The platform where the witness is still bound, still crying, still alive because we got here in time—it becomes an island in the chaos.
And Koshin laughs.
It starts quiet, conversational, and then it builds—rising, cracking open into something unhinged, his head thrown back and his silver eyes bright and his hands still dripping blood. He laughs and laughs and the body at his feet keeps leaking onto the stone.
My stomach drops. Then—no. Lower. Hotter.
Fuck.
He's covered in blood. Arterial spray on his coat, his hands, the edge of his jaw. The Mad God earning his title in viscera. And I'm standing here with my thighs pressed together because this—this unhinged, blood-soaked, genuinely fucking feral display—is what does it for me.
I should probably talk to someone about that. If I knew anyone who wouldn't have me committed.
Renan hasn't moved. He's watching the crowd with his head tilted, that little half-smile on his face, entirely unbothered by the corpse or the chaos or the god cackling in the middle of it. Of course he's unbothered. This is probably a slow Tuesday for Discord.
The laughter stops. Koshin's head snaps down, that too-wide smile still fixed on his face, silver eyes scanning the plaza. Blood on his hands. Blood on his sleeves. Blood soaking into the hem of his coat.
I want to lick it off him.
Stop. There's a body. We're in public. Politics first, then you can think about climbing the murder god.

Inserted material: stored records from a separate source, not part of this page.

From an optimization exercise on the open Yosys and OpenROAD flow, aimed at small area; shortcuts taken in it are not production practice. Where RTL was checked, it was by simulation tests only, not by an equivalence proof against the original. No functional check of the RTL was part of run 3. No activity file was given, so power comes from the tool's default toggle rates.

$ cat flow/design.v
module peg_fan (
	input clk,
	input rst,
	input i_valid,
	input [8:0] i_eq,
	input [127:0] i_p,
	output reg [7:0] o_valid,
	output [127:0] o_data
);
	wire [15:0] p0 = i_p[0 +: 16];
	wire [15:0] p1 = i_p[16 +: 16];
	wire [15:0] p2 = i_p[32 +: 16];
	wire [15:0] p3 = i_p[48 +: 16];
	wire [15:0] p4 = i_p[64 +: 16];
	wire [15:0] p5 = i_p[80 +: 16];
	wire [15:0] p6 = i_p[96 +: 16];
	wire [15:0] p7 = i_p[112 +: 16];
	wire e0 = i_eq[0], e1 = i_eq[1], e2 = i_eq[2], e3 = i_eq[3];
	wire e4 = i_eq[4], e5 = i_eq[5], e6 = i_eq[6];
	wire x13 = i_eq[7], x46 = i_eq[8];
	wire x24 = e3 ? e2 : i_eq[7];
	wire x35 = e3 ? e4 : i_eq[8];
	wire a0_both = ~e0 & ~e1;
	wire a0_left = ~e0 & e1;
	wire a6_both = ~e6 & ~e5;
	wire a6_right = ~e6 & e5;
	wire a2_both = ~e1 & ~e3 & ~e2;
	wire a2_right = e1 & ~e3 & ~e2;
	wire a2_left = ~e1 & e3 & ~e2;
	wire a2_byp = ~(a2_both | a2_right | a2_left);
	wire a4_both = ~e3 & ~e5 & ~e4;
	wire a4_right = e3 & ~e5 & ~e4;
	wire a4_left = ~e3 & e5 & ~e4;
	wire a4_byp = ~(a4_both | a4_right | a4_left);
	wire a1_both = e0 & e2 & ~e3 & ~e1;
	wire a1_right = ~a1_both & e2 & ~e3 & ~e1;
	wire a1_left = ~a1_both & ~a1_right & e0 & ~e1;
	wire a5_both = e4 & e6 & ~e3 & ~e5;
	wire a5_left = ~a5_both & e4 & ~e3 & ~e5;
	wire a5_right = ~a5_both & ~a5_left & e6 & ~e5;
	wire a3_both = e1 & e5 & ~x24 & ~x35;
	wire a3_right = ~a3_both & e5 & ~x35;
	wire a3_left = ~a3_both & ~a3_right & e1 & ~x24;
	reg [15:0] r_a0, r_a1, r_a2, r_a4, r_a5, r_a6;
	wire [15:0] n_a0 = (i_valid & a0_left) ? p1 : r_a0;
	wire [15:0] n_a2 = (i_valid & (a2_byp | a2_right)) ? p2 : r_a2;
	wire [15:0] n_a4 = (i_valid & (a4_byp | a4_left)) ? p5 : r_a4;
	wire [15:0] n_a6 = (i_valid & a6_right) ? p6 : r_a6;
	wire [15:0] o0 = e0 ? p0 + p1 : n_a0;
	wire [15:0] o2lo = e2 ? p2 + p3 : n_a2;
	wire [15:0] o2hi = e2 ? p2 + p3 : p3;
	wire [15:0] o4lo = e4 ? p4 + p5 : p4;
	wire [15:0] o4hi = e4 ? p4 + p5 : n_a4;
	wire [15:0] o6 = e6 ? p6 + p7 : n_a6;
	wire [15:0] n_a1 = (i_valid & a1_left) ? o2lo : (i_valid & a1_right) ? o0 : r_a1;
	wire [15:0] n_a5 = (i_valid & a5_left) ? o6 : (i_valid & a5_right) ? o4hi : r_a5;
	wire [15:0] s1 = o0 + o2lo;
	wire [15:0] o1 = e1 ? s1 : n_a1;
	wire [15:0] s5 = o4hi + o6;
	wire [15:0] o5 = e5 ? s5 : n_a5;
	wire [15:0] l3 = (x13 & e1) ? s1 : x13 ? n_a1 : o2hi;
	wire [15:0] r3 = (x46 & e5) ? s5 : x46 ? n_a5 : o4lo;
	always @ (posedge clk) begin
		if (rst) begin
			r_a0 <= 16'd0;
			r_a1 <= 16'd0;
			r_a2 <= 16'd0;
			r_a4 <= 16'd0;
			r_a5 <= 16'd0;
			r_a6 <= 16'd0;
		end else begin
			r_a0 <= n_a0;
			r_a1 <= n_a1;
			r_a2 <= n_a2;
			r_a4 <= n_a4;
			r_a5 <= n_a5;
			r_a6 <= n_a6;
		end
	end
	wire l1_0 = a1_both | a1_left;
	wire l1_2 = a1_both | a1_right;
	wire l5_4 = a5_both | a5_left;
	wire l5_6 = a5_both | a5_right;
	wire l3_1 = a3_both | a3_left;
	wire l3_5 = a3_both | a3_right;
	wire [7:0] w_v;
	assign w_v[0] = l1_0 | a0_both | a0_left;
	assign w_v[1] = l3_1 | a0_both;
	assign w_v[2] = l1_2 | a2_both | a2_left;
	assign w_v[3] = e3 | a2_both | a2_right;
	assign w_v[4] = l5_4 | a4_both | a4_left;
	assign w_v[5] = l3_5 | a4_both | a4_right;
	assign w_v[6] = l5_6 | a6_both;
	assign w_v[7] = a6_both | a6_right;
	wire [127:0] w_o;
	assign w_o[0 +: 16] = l1_0 ? o0 : p0;
	assign w_o[16 +: 16] = e1 ? s1 : p1;  
	assign w_o[32 +: 16] = l1_2 ? o2lo : p2;
	assign w_o[48 +: 16] = e3 ? l3 : p3;  
	assign w_o[64 +: 16] = l5_4 ? o4hi : p4;
	assign w_o[80 +: 16] = e5 ? s5 : p5;  
	assign w_o[96 +: 16] = l5_6 ? o6 : p6;
	assign w_o[112 +: 16] = p7;
	reg [127:0] r_o;
	reg [15:0] r_r3;
	assign o_data[47:0] = r_o[47:0];
	assign o_data[63:48] = r_o[63:48] + r_r3;
	assign o_data[127:64] = r_o[127:64];
	always @ (posedge clk) begin
		o_valid <= i_valid ? w_v : 8'd0;
		r_o <= w_o;
		r_r3 <= e3 ? r3 : 16'd0;
	end
endmodule
module mul8s (input [7:0] a, input [7:0] b, output [15:0] p);
	wire c100;
	wire c102;
	wire c104;
	wire c106;
	wire c108;
	wire c110;
	wire c112;
	wire c114;
	wire c116;
	wire c118;
	wire c120;
	wire c122;
	wire c124;
	wire c126;
	wire c128;
	wire c130;
	wire c132;
	wire c134;
	wire c136;
	wire c138;
	wire c140;
	wire c142;
	wire c144;
	wire c146;
	wire c148;
	wire c150;
	wire c152;
	wire c154;
	wire c156;
	wire c158;
	wire c160;
	wire c66;
	wire c68;
	wire c70;
	wire c72;
	wire c74;
	wire c76;
	wire c78;
	wire c80;
	wire c82;
	wire c84;
	wire c86;
	wire c88;
	wire c90;
	wire c92;
	wire c94;
	wire c96;
	wire c98;
	wire pp1;
	wire pp10;
	wire pp11;
	wire pp12;
	wire pp13;
	wire pp14;
	wire pp15;
	wire pp16;
	wire pp17;
	wire pp18;
	wire pp19;
	wire pp2;
	wire pp20;
	wire pp21;
	wire pp22;
	wire pp23;
	wire pp24;
	wire pp25;
	wire pp26;
	wire pp27;
	wire pp28;
	wire pp29;
	wire pp3;
	wire pp30;
	wire pp31;
	wire pp32;
	wire pp33;
	wire pp34;
	wire pp35;
	wire pp36;
	wire pp37;
	wire pp38;
	wire pp39;
	wire pp4;
	wire pp40;
	wire pp41;
	wire pp42;
	wire pp43;
	wire pp44;
	wire pp45;
	wire pp46;
	wire pp47;
	wire pp48;
	wire pp49;
	wire pp5;
	wire pp50;
	wire pp51;
	wire pp52;
	wire pp53;
	wire pp54;
	wire pp55;
	wire pp56;
	wire pp57;
	wire pp58;
	wire pp59;
	wire pp6;
	wire pp60;
	wire pp61;
	wire pp62;
	wire pp63;
	wire pp64;
	wire pp7;
	wire pp8;
	wire pp9;
	wire s101;
	wire s103;
	wire s105;
	wire s107;
	wire s109;
	wire s111;
	wire s113;
	wire s115;
	wire s117;
	wire s119;
	wire s121;
	wire s123;
	wire s125;
	wire s127;
	wire s129;
	wire s131;
	wire s133;
	wire s135;
	wire s137;
	wire s139;
	wire s141;
	wire s143;
	wire s145;
	wire s147;
	wire s149;
	wire s151;
	wire s153;
	wire s155;
	wire s157;
	wire s159;
	wire s65;
	wire s67;
	wire s69;
	wire s71;
	wire s73;
	wire s75;
	wire s77;
	wire s79;
	wire s81;
	wire s83;
	wire s85;
	wire s87;
	wire s89;
	wire s91;
	wire s93;
	wire s95;
	wire s97;
	wire s99;
	assign pp1 = ~(a[0] | b[0]);
	assign pp2 = ~(a[0] | b[1]);
	assign pp3 = ~(a[0] | b[2]);
	assign pp4 = ~(a[0] | b[3]);
	assign pp5 = ~(a[0] | b[4]);
	assign pp6 = ~(a[0] | b[5]);
	assign pp7 = ~(a[0] | b[6]);
	assign pp8 = a[0] | b[7];
	assign pp9 = ~(a[1] | b[0]);
	assign pp10 = ~(a[1] | b[1]);
	assign pp11 = ~(a[1] | b[2]);
	assign pp12 = ~(a[1] | b[3]);
	assign pp13 = ~(a[1] | b[4]);
	assign pp14 = ~(a[1] | b[5]);
	assign pp15 = ~(a[1] | b[6]);
	assign pp16 = a[1] | b[7];
	assign pp17 = ~(a[2] | b[0]);
	assign pp18 = ~(a[2] | b[1]);
	assign pp19 = ~(a[2] | b[2]);
	assign pp20 = ~(a[2] | b[3]);
	assign pp21 = ~(a[2] | b[4]);
	assign pp22 = ~(a[2] | b[5]);
	assign pp23 = ~(a[2] | b[6]);
	assign pp24 = a[2] | b[7];
	assign pp25 = ~(a[3] | b[0]);
	assign pp26 = ~(a[3] | b[1]);
	assign pp27 = ~(a[3] | b[2]);
	assign pp28 = ~(a[3] | b[3]);
	assign pp29 = ~(a[3] | b[4]);
	assign pp30 = ~(a[3] | b[5]);
	assign pp31 = ~(a[3] | b[6]);
	assign pp32 = a[3] | b[7];
	assign pp33 = ~(a[4] | b[0]);
	assign pp34 = ~(a[4] | b[1]);
	assign pp35 = ~(a[4] | b[2]);
	assign pp36 = ~(a[4] | b[3]);
	assign pp37 = ~(a[4] | b[4]);
	assign pp38 = ~(a[4] | b[5]);
	assign pp39 = ~(a[4] | b[6]);
	assign pp40 = a[4] | b[7];
	assign pp41 = ~(a[5] | b[0]);
	assign pp42 = ~(a[5] | b[1]);
	assign pp43 = ~(a[5] | b[2]);
	assign pp44 = ~(a[5] | b[3]);
	assign pp45 = ~(a[5] | b[4]);
	assign pp46 = ~(a[5] | b[5]);
	assign pp47 = ~(a[5] | b[6]);
	assign pp48 = a[5] | b[7];
	assign pp49 = ~(a[6] | b[0]);
	assign pp50 = ~(a[6] | b[1]);
	assign pp51 = ~(a[6] | b[2]);
	assign pp52 = ~(a[6] | b[3]);
	assign pp53 = ~(a[6] | b[4]);
	assign pp54 = ~(a[6] | b[5]);
	assign pp55 = ~(a[6] | b[6]);
	assign pp56 = a[6] | b[7];
	assign pp57 = a[7] | b[0];
	assign pp58 = a[7] | b[1];
	assign pp59 = a[7] | b[2];
	assign pp60 = a[7] | b[3];
	assign pp61 = a[7] | b[4];
	assign pp62 = a[7] | b[5];
	assign pp63 = a[7] | b[6];
	assign pp64 = ~(a[7] | b[7]);
	assign s65 = pp7 ^ pp14;
	assign c66 = pp7 & pp14;
	assign {c68, s67} = pp8 + pp15 + pp22;
	assign s69 = pp29 ^ pp36;
	assign c70 = pp29 & pp36;
	assign {c72, s71} = pp16 + pp23 + pp30;
	assign {c74, s73} = pp37 + pp44 + pp51;
	assign {c76, s75} = pp24 + pp31 + pp38;
	assign s77 = pp5 ^ pp12;
	assign c78 = pp5 & pp12;
	assign {c80, s79} = pp6 + pp13 + pp20;
	assign s81 = pp27 ^ pp34;
	assign c82 = pp27 & pp34;
	assign {c84, s83} = s65 + pp21 + pp28;
	assign {c86, s85} = pp35 + pp42 + pp49;
	assign {c88, s87} = c66 + s67 + s69;
	assign {c90, s89} = pp43 + pp50 + pp57;
	assign {c92, s91} = c68 + c70 + s71;
	assign {c94, s93} = s73 + pp58 + 1'b1;
	assign {c96, s95} = c72 + c74 + s75;
	assign {c98, s97} = pp45 + pp52 + pp59;
	assign {c100, s99} = c76 + pp32 + pp39;
	assign {c102, s101} = pp46 + pp53 + pp60;
	assign {c104, s103} = pp40 + pp47 + pp54;
	assign s105 = pp4 ^ pp11;
	assign c106 = pp4 & pp11;
	assign {c108, s107} = s77 + pp19 + pp26;
	assign {c110, s109} = c78 + s79 + s81;
	assign {c112, s111} = c80 + c82 + s83;
	assign {c114, s113} = c84 + c86 + s87;
	assign {c116, s115} = c88 + c90 + s91;
	assign {c118, s117} = c92 + c94 + s95;
	assign {c120, s119} = c96 + c98 + s99;
	assign {c122, s121} = c100 + c102 + s103;
	assign {c124, s123} = c104 + pp48 + pp55;
	assign s125 = pp3 ^ pp10;
	assign c126 = pp3 & pp10;
	assign {c128, s127} = s105 + pp18 + pp25;
	assign {c130, s129} = c106 + s107 + pp33;
	assign {c132, s131} = c108 + s109 + pp41;
	assign {c134, s133} = c110 + s111 + s85;
	assign {c136, s135} = c112 + s113 + s89;
	assign {c138, s137} = c114 + s115 + s93;
	assign {c140, s139} = c116 + s117 + s97;
	assign {c142, s141} = c118 + s119 + s101;
	assign {c144, s143} = c120 + s121 + pp61;
	assign {c146, s145} = c122 + s123 + pp62;
	assign {c148, s147} = c124 + pp56 + pp63;
	assign s149 = pp2 ^ pp9;
	assign c150 = pp2 & pp9;
	assign {c152, s151} = s125 + pp17 + c150;
	assign {c154, s153} = c126 + s127 + c152;
	assign {c156, s155} = c128 + s129 + c154;
	assign {c158, s157} = c130 + s131 + c156;
	assign {c160, s159} = c132 + s133 + c158;
	wire [8:0] hs = {1'b1, c148, c146, c144, c142, c140, c138, c136, c134} + {1'b0, pp64, s147, s145, s143, s141, s139, s137, s135} + c160;
	assign p = {hs, s159, s157, s155, s153, s151, s149, pp1};
endmodule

The crowd is still running. Faith is still scattering. And someone needs to say something before this turns into a full riot.
I step forward. I just watched a man die. I just watched Koshin kill a man, open his throat in one motion and laugh about it, and I'm wet. Actually wet. Standing in a plaza that smells like copper and panic.
Add it to the list of things wrong with me.
"Faith is dissolved."
My voice carries. I don't know how. I don't know where I'm finding the air or the volume or the fucking audacity to stand here with blood pooling four feet away and declare a House dead, but the words come out and they sound steady.
That's new.
Usually my voice is the first thing to betray me.
"The crimes have been exposed." I raise my voice over the screaming, over the running, over the chaos. "Faith ordered the attack on Discord. Faith killed thirty-seven people. Faith tried to silence the survivors. And now Faith is done."
A guard—young, terrified, still holding a weapon he clearly doesn't know what to do with—stops running and stares at me.
"Anyone who wants to fight about it can take it up with Discord." I gesture at Koshin without looking at him. Don't look at the blood. Don't look at the body. Don't look at the way his chest is heaving or the way his eyes are completely silver or the way he's watching you with that hungry—
Focus.
"Anyone who wants to walk away—walk away. It's over."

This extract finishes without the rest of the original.